Shown in isolation in (a) superior and (b) posterior views, the sphenoid bone is a single midline bone that forms the anterior walls and floor of the middle cranial fossa. It has a pair of lesser wings and a pair of greater wings. The sella turcica surrounds the hypophyseal fossa. Projecting downward are the medial and lateral pterygoid plates. The sphenoid has multiple openings for the passage of nerves and blood vessels, including the optic canal, superior orbital fissure, foramen rotundum, foramen ovale, and foramen spinosum.

Ethmoid bone

The ethmoid bone    is a single, midline bone that forms the roof and lateral walls of the upper nasal cavity, the upper portion of the nasal septum, and contributes to the medial wall of the orbit ( [link] and [link] ).

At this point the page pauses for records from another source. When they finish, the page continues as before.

==> flow/config.mk <==
export PLATFORM = sky130hd
export DESIGN_NAME = auv_trapc
export DESIGN_NICKNAME = auv_trapc
export VERILOG_FILES = /design/flow/design.v
export SDC_FILE = /design/flow/constraint.sdc
export NUM_CORES = 4
export LEC_CHECK = 1
export CORE_UTILIZATION = 30
==> flow/constraint.sdc <==
current_design auv_trapc

set clk_period 4.5
set clk_io_pct 0.2

create_clock -name clk0 -period $clk_period [get_ports {clk}]

set non_clock_inputs [all_inputs -no_clocks]
set_input_delay [expr $clk_period * $clk_io_pct] -clock clk0 $non_clock_inputs
set_output_delay [expr $clk_period * $clk_io_pct] -clock clk0 [all_outputs]
### /design/flow/constraint.sdc
current_design auv_regfile

set clk_period 4.5
set clk_io_pct 0.2

create_clock -name clk0 -period $clk_period [get_ports {clk}]

set non_clock_inputs [all_inputs -no_clocks]
set_input_delay [expr $clk_period * $clk_io_pct] -clock clk0 $non_clock_inputs
set_output_delay [expr $clk_period * $clk_io_pct] -clock clk0 [all_outputs]
### /design/flow/config.mk
export PLATFORM = sky130hd
export DESIGN_NAME = auv_regfile
export DESIGN_NICKNAME = auv_regfile
export VERILOG_FILES = /design/flow/design.v
export SDC_FILE = /design/flow/constraint.sdc
export NUM_CORES = 4
export LEC_CHECK = 1
export CORE_UTILIZATION = 50
### /design/flow/run.sh
#!/bin/bash
# OpenROAD 26Q1-2900-gdf79404cd8, Yosys 0.63+post, stock flow scripts
make -C /OpenROAD-flow-scripts/flow DESIGN_CONFIG=/design/flow/config.mk WORK_HOME=/design/flow/orfs finish
<file path="flow/design.v">
`timescale 1ns/1ns
module auv_csr (
    input   logic           clk, rst_n, en, csr_rd,
    input   logic   [ 2:0]  funct3,
    input   logic   [11:0]  csr_adr,
    input   logic   [31:0]  rs1,
    input   logic   [ 3:0]  rd_i,
    input   logic   [ 4:0]  imm,
    output  logic           stall, reg_wr,
    output  logic   [31:0]  reg_dat_wr,
    output  logic           exc_illegal_inst,
    output  logic   [11:0]  cbus_adr,
    output  logic   [31:0]  cbus_dat_wr,
    input   logic   [31:0]  cbus_dat_rd,
    output  logic           cbus_rd, cbus_wr,
    input   logic           cbus_ack
);
    logic csr_wr;
    logic [31:0] dat;
    assign dat = funct3[2] ? {27'h0, imm} : rs1;
    assign csr_wr = funct3[2] ? (imm == 0) : (rd_i == 0);
    assign cbus_adr = csr_adr;
    always_comb
        case (funct3[1:0])
            default : cbus_dat_wr = dat;
            'b10 : cbus_dat_wr = cbus_dat_rd | dat;
            'b11 : cbus_dat_wr = cbus_dat_rd | ~dat;
        endcase
    logic [1:0] state;
    always_ff @( posedge clk or negedge rst_n )
        if (~rst_n) begin
            state <= 0;
        end else begin
            case (state)
                0 : state <= en ? 1 : 0;
                1 : begin
                    if (csr_rd & ~cbus_ack)
                        state <= 3;
                    else
                        state <= 2;
                end
                2 : begin
                    if (csr_wr & ~cbus_ack)
                        state <= 3;
                    else
                        state <= 0;
                end
                default : state <= 0;
            endcase
        end
    always_comb
        case (state)
            0 : begin
                stall = en;
                cbus_rd = en & csr_rd;
                cbus_wr = 0;
                reg_wr = 0;
                exc_illegal_inst = 0;
            end
            1 : begin
                stall = 1;
                cbus_rd = 0;
                cbus_wr = csr_wr;
                reg_wr = csr_rd;
                exc_illegal_inst = 0;
            end
            2 : begin
                stall = csr_wr ? ~cbus_ack : 0;
                cbus_rd = 0;
                cbus_wr = 0;
                reg_wr = 0;
                exc_illegal_inst = 0;
            end
            default : begin
                stall = 0;
                cbus_rd = 0;
                cbus_wr = 0;
                reg_wr = 0;
                exc_illegal_inst = 1;
            end
        endcase
endmodule
</file>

On the interior of the skull, the ethmoid also forms a portion of the floor of the anterior cranial cavity (see [link] b ).

Sagittal section of skull

This diagram shows the sagittal section of the skull and identifies the major bones and cavities.
This midline view of the sagittally sectioned skull shows the nasal septum.

Ethmoid bone

This image shows the location and structure of the ethmoid bone. A small image of the skull on the top left shows the ethmoid bone colored in pink. A magnified image shows the inferior view of the ethmoid bone.
The unpaired ethmoid bone is located at the midline within the central skull. It has an upward projection, the crista galli, and a downward projection, the perpendicular plate, which forms the upper nasal septum. The cribriform plates form both the roof of the nasal cavity and a portion of the anterior cranial fossa floor. The lateral sides of the ethmoid bone form the lateral walls of the upper nasal cavity, part of the medial orbit wall, and give rise to the superior and middle nasal conchae. The ethmoid bone also contains the ethmoid air cells.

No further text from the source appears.